(Given records Opens)

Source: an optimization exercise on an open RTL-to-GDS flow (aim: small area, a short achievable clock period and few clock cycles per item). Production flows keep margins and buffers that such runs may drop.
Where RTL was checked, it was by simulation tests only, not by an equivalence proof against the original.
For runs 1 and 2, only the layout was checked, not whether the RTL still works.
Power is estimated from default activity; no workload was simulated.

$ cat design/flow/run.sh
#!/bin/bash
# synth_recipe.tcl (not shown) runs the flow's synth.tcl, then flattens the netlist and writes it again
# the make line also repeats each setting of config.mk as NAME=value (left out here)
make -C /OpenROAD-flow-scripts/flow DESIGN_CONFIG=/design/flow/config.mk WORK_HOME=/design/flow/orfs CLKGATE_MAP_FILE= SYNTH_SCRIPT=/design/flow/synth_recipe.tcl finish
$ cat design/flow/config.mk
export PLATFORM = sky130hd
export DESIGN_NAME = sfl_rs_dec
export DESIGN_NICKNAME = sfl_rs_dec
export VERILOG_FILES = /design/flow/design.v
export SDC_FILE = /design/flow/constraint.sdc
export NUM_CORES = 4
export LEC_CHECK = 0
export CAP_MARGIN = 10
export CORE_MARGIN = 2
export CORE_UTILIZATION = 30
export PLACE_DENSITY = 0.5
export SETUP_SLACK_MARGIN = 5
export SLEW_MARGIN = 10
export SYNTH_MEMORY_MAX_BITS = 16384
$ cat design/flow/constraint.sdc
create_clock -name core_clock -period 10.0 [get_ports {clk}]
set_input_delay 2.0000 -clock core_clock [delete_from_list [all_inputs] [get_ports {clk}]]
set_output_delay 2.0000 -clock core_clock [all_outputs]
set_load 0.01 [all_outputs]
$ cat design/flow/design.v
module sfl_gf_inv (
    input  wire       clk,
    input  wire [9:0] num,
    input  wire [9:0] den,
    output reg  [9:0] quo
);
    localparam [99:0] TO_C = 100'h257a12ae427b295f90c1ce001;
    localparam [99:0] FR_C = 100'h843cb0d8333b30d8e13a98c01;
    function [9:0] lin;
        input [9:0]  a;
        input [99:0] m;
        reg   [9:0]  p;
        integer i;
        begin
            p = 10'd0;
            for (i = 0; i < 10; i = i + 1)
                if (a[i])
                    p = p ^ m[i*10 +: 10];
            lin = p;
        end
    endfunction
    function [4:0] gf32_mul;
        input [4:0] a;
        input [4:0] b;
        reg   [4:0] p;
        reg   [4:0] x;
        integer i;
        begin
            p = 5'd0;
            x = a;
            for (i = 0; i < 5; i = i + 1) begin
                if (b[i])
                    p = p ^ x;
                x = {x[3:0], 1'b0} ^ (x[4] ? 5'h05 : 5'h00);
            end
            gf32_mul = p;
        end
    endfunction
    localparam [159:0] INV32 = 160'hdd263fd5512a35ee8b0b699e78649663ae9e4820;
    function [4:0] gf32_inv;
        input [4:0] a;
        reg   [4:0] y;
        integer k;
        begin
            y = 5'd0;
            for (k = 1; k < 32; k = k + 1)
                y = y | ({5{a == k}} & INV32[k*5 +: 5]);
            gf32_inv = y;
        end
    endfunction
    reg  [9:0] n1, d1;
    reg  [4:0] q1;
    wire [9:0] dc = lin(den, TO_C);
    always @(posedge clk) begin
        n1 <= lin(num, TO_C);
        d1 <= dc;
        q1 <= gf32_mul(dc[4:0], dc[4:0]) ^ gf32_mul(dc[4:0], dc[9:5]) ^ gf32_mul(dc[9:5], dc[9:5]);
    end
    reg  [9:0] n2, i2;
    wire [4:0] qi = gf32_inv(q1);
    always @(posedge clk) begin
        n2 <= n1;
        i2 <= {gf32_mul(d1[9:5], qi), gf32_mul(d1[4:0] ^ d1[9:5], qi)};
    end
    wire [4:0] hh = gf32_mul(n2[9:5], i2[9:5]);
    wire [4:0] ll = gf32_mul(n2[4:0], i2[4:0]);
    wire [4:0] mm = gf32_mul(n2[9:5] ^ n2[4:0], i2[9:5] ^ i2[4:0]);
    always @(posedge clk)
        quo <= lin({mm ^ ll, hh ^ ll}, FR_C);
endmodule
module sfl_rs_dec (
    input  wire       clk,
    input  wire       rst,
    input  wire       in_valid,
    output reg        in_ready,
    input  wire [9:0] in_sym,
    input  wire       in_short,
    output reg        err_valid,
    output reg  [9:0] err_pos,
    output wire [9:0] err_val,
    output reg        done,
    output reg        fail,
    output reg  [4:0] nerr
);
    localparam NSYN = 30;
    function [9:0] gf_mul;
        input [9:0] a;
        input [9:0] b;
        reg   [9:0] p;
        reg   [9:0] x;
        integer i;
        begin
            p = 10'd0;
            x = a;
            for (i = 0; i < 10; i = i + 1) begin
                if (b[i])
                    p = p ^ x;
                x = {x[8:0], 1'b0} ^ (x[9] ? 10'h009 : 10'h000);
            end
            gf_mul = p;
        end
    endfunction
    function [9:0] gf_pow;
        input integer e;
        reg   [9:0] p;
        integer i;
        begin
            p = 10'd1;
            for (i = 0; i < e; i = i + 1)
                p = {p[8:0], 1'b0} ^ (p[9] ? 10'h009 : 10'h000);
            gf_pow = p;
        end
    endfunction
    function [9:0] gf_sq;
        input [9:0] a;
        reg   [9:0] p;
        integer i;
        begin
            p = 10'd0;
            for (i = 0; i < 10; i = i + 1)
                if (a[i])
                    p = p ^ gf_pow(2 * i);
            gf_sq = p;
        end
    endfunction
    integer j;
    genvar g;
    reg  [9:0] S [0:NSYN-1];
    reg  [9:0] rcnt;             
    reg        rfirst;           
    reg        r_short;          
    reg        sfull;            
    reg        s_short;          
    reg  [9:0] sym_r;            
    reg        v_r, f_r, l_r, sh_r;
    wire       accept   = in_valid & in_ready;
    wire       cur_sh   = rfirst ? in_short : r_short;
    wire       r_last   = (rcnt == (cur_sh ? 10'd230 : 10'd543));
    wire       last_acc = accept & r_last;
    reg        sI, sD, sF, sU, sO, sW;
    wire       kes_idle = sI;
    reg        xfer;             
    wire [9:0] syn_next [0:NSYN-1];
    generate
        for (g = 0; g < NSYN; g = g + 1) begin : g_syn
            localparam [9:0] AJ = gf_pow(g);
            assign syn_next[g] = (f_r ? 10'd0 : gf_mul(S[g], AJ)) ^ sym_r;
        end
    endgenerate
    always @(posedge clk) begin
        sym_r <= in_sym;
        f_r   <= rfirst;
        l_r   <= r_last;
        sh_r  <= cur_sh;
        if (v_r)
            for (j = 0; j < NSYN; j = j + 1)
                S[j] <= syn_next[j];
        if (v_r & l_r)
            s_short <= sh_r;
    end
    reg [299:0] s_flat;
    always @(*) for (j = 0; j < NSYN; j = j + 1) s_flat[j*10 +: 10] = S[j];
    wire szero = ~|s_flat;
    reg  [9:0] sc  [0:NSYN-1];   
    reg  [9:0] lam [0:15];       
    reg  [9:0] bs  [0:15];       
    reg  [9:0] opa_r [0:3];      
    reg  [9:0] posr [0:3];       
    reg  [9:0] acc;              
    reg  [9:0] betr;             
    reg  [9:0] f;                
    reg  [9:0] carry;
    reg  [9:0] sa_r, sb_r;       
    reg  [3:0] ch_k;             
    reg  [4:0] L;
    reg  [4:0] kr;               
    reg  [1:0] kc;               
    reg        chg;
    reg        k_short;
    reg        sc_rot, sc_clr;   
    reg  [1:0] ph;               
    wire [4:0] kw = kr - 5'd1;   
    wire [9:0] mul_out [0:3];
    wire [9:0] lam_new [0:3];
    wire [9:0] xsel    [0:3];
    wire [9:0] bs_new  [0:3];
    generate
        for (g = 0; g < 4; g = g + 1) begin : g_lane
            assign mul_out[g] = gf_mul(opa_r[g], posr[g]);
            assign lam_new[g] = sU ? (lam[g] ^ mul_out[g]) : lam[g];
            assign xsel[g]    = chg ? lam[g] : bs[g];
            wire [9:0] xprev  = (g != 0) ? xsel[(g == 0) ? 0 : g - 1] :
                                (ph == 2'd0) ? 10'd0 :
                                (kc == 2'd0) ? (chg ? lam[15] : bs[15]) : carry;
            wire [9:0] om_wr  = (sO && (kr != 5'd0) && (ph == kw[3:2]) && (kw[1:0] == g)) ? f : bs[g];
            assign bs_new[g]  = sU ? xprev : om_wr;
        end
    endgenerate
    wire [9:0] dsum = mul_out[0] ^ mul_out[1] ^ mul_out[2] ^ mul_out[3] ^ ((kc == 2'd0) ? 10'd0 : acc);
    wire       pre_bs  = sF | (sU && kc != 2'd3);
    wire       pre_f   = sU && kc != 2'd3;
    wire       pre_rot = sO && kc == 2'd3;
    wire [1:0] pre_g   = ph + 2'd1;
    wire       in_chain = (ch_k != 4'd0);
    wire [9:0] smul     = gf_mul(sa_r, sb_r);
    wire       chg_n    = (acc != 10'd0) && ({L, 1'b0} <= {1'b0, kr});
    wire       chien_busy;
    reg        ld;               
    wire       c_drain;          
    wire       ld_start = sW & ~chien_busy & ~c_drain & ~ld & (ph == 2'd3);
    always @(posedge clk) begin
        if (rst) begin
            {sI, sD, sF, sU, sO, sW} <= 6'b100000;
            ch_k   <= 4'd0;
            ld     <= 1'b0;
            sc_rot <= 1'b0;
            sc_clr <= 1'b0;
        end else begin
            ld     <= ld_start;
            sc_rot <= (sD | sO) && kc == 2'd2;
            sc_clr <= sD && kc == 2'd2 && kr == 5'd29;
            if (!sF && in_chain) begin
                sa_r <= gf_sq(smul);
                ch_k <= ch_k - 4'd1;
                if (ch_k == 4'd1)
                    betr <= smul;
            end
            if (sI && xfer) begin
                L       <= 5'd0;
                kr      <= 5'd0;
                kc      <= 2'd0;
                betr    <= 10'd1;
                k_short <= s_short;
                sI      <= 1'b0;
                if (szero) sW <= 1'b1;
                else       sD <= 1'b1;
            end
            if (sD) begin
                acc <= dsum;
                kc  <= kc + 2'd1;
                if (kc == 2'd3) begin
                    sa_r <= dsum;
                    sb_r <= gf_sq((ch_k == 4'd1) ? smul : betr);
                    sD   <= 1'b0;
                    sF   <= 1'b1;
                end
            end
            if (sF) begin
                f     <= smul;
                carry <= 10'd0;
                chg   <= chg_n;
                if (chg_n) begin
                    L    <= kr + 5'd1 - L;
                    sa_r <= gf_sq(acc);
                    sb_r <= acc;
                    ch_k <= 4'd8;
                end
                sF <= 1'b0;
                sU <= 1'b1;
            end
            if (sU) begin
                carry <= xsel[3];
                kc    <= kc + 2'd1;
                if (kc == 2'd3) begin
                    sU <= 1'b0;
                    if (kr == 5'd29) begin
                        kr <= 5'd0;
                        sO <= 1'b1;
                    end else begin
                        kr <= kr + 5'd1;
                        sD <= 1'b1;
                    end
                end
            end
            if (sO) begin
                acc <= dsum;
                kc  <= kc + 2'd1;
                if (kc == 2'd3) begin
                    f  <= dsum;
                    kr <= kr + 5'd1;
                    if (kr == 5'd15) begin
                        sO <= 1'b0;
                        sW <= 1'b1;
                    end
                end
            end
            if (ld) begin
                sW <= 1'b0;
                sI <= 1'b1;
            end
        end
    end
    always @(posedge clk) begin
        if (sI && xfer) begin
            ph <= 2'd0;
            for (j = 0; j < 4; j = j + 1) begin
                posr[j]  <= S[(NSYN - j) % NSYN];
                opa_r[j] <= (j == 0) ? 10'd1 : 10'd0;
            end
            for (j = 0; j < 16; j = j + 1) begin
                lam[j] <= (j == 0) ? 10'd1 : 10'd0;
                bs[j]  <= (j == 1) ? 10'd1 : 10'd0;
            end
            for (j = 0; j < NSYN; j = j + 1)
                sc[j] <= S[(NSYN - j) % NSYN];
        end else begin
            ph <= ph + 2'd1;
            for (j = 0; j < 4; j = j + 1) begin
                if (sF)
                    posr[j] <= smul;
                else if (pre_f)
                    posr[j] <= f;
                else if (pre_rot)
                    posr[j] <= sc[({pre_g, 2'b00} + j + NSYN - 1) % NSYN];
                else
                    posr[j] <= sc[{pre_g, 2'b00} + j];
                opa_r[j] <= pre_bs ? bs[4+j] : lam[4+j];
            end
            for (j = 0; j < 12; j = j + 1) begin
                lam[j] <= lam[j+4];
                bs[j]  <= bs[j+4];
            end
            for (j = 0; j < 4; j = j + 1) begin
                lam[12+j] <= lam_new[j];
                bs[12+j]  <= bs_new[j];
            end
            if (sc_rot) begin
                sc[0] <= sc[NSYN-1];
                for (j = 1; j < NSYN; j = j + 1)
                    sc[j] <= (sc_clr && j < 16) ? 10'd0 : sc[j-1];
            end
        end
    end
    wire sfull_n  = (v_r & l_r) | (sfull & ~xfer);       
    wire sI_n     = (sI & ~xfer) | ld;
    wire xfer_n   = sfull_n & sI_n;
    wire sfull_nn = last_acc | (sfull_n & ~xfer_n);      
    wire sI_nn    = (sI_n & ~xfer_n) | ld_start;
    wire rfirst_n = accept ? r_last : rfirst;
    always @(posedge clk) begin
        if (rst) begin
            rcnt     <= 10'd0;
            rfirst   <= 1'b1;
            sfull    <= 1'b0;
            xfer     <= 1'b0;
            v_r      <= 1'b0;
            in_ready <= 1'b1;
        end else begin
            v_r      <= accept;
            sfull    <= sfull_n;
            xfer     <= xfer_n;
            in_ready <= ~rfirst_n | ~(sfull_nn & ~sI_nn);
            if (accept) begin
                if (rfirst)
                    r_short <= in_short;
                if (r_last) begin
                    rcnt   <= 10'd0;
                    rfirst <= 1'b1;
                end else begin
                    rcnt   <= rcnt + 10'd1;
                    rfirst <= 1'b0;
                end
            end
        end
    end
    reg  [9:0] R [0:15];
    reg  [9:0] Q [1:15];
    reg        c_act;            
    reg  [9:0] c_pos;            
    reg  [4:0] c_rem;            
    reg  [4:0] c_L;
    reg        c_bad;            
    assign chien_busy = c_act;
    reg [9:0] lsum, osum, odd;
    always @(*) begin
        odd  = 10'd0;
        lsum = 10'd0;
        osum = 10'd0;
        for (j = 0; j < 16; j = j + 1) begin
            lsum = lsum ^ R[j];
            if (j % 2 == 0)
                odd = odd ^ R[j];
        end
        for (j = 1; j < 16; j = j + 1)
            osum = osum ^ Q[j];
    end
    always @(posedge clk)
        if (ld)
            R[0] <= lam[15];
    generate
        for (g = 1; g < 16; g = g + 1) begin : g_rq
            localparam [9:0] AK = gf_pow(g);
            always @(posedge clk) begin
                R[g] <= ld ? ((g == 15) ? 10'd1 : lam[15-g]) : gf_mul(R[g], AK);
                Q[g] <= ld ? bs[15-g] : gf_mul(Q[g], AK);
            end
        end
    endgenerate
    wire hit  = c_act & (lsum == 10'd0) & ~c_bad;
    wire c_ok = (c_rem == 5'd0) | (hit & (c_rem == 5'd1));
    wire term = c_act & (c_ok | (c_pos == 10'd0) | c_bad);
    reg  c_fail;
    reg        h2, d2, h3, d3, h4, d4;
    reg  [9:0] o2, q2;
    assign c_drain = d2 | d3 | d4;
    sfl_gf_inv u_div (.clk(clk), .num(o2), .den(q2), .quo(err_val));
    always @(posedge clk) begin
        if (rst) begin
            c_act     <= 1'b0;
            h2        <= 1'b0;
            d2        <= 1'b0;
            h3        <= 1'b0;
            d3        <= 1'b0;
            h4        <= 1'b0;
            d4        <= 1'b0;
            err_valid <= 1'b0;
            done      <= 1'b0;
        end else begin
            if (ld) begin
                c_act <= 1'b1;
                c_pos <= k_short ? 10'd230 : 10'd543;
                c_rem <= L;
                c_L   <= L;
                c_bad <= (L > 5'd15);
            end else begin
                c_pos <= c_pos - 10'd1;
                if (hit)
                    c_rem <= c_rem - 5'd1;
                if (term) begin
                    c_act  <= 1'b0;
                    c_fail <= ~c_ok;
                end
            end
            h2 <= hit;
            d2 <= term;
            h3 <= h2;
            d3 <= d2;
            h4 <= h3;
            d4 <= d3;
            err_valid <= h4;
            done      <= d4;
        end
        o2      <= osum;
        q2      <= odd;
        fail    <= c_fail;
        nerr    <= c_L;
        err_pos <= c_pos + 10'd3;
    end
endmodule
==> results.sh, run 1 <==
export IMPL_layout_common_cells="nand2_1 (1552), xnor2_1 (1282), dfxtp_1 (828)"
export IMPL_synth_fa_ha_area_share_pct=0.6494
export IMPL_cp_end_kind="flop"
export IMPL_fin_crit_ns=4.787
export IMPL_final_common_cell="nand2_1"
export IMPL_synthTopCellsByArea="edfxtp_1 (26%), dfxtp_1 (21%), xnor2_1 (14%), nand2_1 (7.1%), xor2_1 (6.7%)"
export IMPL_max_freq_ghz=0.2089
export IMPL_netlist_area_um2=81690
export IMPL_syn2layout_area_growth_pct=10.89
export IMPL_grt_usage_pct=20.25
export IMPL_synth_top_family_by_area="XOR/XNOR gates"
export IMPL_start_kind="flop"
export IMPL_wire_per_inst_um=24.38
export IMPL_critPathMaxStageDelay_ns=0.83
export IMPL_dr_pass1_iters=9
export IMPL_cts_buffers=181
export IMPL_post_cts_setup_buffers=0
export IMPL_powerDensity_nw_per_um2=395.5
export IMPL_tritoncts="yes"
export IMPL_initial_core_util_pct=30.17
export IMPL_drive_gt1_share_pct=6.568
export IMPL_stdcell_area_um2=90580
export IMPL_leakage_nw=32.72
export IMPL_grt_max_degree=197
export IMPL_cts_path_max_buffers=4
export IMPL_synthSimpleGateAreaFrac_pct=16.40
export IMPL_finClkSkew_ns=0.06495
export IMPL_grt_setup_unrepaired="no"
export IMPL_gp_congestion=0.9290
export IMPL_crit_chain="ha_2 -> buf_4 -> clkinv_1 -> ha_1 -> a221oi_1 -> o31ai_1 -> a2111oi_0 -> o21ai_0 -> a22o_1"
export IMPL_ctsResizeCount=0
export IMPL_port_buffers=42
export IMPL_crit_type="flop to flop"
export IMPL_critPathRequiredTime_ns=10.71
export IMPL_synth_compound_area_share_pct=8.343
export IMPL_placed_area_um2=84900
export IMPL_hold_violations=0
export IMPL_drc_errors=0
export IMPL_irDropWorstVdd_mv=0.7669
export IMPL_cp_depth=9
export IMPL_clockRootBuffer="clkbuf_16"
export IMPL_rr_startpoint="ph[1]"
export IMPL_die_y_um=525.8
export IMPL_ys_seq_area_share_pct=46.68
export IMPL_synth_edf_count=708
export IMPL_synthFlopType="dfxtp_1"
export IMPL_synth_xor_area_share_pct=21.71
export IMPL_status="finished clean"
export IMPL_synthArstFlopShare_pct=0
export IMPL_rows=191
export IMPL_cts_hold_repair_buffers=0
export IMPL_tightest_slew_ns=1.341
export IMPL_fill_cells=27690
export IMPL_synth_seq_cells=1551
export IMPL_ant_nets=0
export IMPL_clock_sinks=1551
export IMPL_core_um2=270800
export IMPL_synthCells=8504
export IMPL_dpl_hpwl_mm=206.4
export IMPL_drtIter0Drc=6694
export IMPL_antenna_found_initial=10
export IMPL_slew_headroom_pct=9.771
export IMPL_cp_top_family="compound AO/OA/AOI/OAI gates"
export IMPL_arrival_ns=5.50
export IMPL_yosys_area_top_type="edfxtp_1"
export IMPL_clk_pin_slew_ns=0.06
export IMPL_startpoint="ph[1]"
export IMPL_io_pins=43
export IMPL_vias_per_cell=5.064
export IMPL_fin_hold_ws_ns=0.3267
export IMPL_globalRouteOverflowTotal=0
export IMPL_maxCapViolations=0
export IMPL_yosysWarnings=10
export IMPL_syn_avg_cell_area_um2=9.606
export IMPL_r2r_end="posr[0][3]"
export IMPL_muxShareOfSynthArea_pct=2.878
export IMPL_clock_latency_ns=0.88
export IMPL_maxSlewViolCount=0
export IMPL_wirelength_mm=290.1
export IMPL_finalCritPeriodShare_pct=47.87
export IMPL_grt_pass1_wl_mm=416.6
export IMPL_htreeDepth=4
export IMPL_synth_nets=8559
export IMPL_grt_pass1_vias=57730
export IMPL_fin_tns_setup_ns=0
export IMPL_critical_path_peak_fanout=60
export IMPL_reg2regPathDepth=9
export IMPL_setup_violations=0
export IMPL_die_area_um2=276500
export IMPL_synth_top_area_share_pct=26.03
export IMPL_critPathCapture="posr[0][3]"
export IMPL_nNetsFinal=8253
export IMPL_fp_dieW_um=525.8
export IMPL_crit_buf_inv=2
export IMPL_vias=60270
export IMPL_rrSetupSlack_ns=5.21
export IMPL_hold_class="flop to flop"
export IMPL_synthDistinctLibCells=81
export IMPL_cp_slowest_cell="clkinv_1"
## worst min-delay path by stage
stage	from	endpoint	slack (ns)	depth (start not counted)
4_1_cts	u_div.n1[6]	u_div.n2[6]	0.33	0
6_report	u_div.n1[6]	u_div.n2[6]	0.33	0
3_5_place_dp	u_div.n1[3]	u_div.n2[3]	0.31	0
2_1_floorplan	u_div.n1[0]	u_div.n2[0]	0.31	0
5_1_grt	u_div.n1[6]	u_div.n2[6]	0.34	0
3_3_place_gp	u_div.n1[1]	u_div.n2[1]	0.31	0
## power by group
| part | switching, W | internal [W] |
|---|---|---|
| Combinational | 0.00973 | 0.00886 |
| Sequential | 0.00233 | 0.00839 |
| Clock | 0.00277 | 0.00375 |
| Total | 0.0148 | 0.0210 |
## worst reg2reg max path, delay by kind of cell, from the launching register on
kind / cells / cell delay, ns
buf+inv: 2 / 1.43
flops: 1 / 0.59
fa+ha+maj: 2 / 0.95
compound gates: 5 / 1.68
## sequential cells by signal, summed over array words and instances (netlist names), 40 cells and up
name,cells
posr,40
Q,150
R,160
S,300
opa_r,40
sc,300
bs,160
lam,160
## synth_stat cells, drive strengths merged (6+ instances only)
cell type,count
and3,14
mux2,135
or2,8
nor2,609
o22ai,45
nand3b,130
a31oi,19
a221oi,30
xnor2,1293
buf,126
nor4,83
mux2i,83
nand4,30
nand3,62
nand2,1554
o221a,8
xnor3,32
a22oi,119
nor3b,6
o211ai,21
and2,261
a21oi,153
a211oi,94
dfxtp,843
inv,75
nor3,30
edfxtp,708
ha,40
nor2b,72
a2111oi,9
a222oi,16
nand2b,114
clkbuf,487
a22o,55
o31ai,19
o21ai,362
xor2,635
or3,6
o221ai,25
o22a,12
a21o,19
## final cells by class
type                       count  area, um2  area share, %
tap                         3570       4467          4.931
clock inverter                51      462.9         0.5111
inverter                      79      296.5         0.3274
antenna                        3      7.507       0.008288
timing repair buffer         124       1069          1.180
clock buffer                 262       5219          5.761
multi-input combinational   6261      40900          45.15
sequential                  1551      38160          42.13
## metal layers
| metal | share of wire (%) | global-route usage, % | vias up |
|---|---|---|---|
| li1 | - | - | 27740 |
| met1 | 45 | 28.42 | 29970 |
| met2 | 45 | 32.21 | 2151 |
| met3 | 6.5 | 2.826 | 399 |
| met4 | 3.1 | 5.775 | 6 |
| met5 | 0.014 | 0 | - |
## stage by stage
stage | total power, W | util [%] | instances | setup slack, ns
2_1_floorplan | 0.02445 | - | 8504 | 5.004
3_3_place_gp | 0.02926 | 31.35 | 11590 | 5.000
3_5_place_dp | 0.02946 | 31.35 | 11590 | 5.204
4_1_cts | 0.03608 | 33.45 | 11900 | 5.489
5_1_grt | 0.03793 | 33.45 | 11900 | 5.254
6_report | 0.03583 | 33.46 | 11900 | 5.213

(Given records Closes)

Show the lines of the entries that include the string "osum", copying each in full.

    reg [9:0] lsum, osum, odd;
        osum = 10'd0;
            osum = osum ^ Q[j];
        o2      <= osum;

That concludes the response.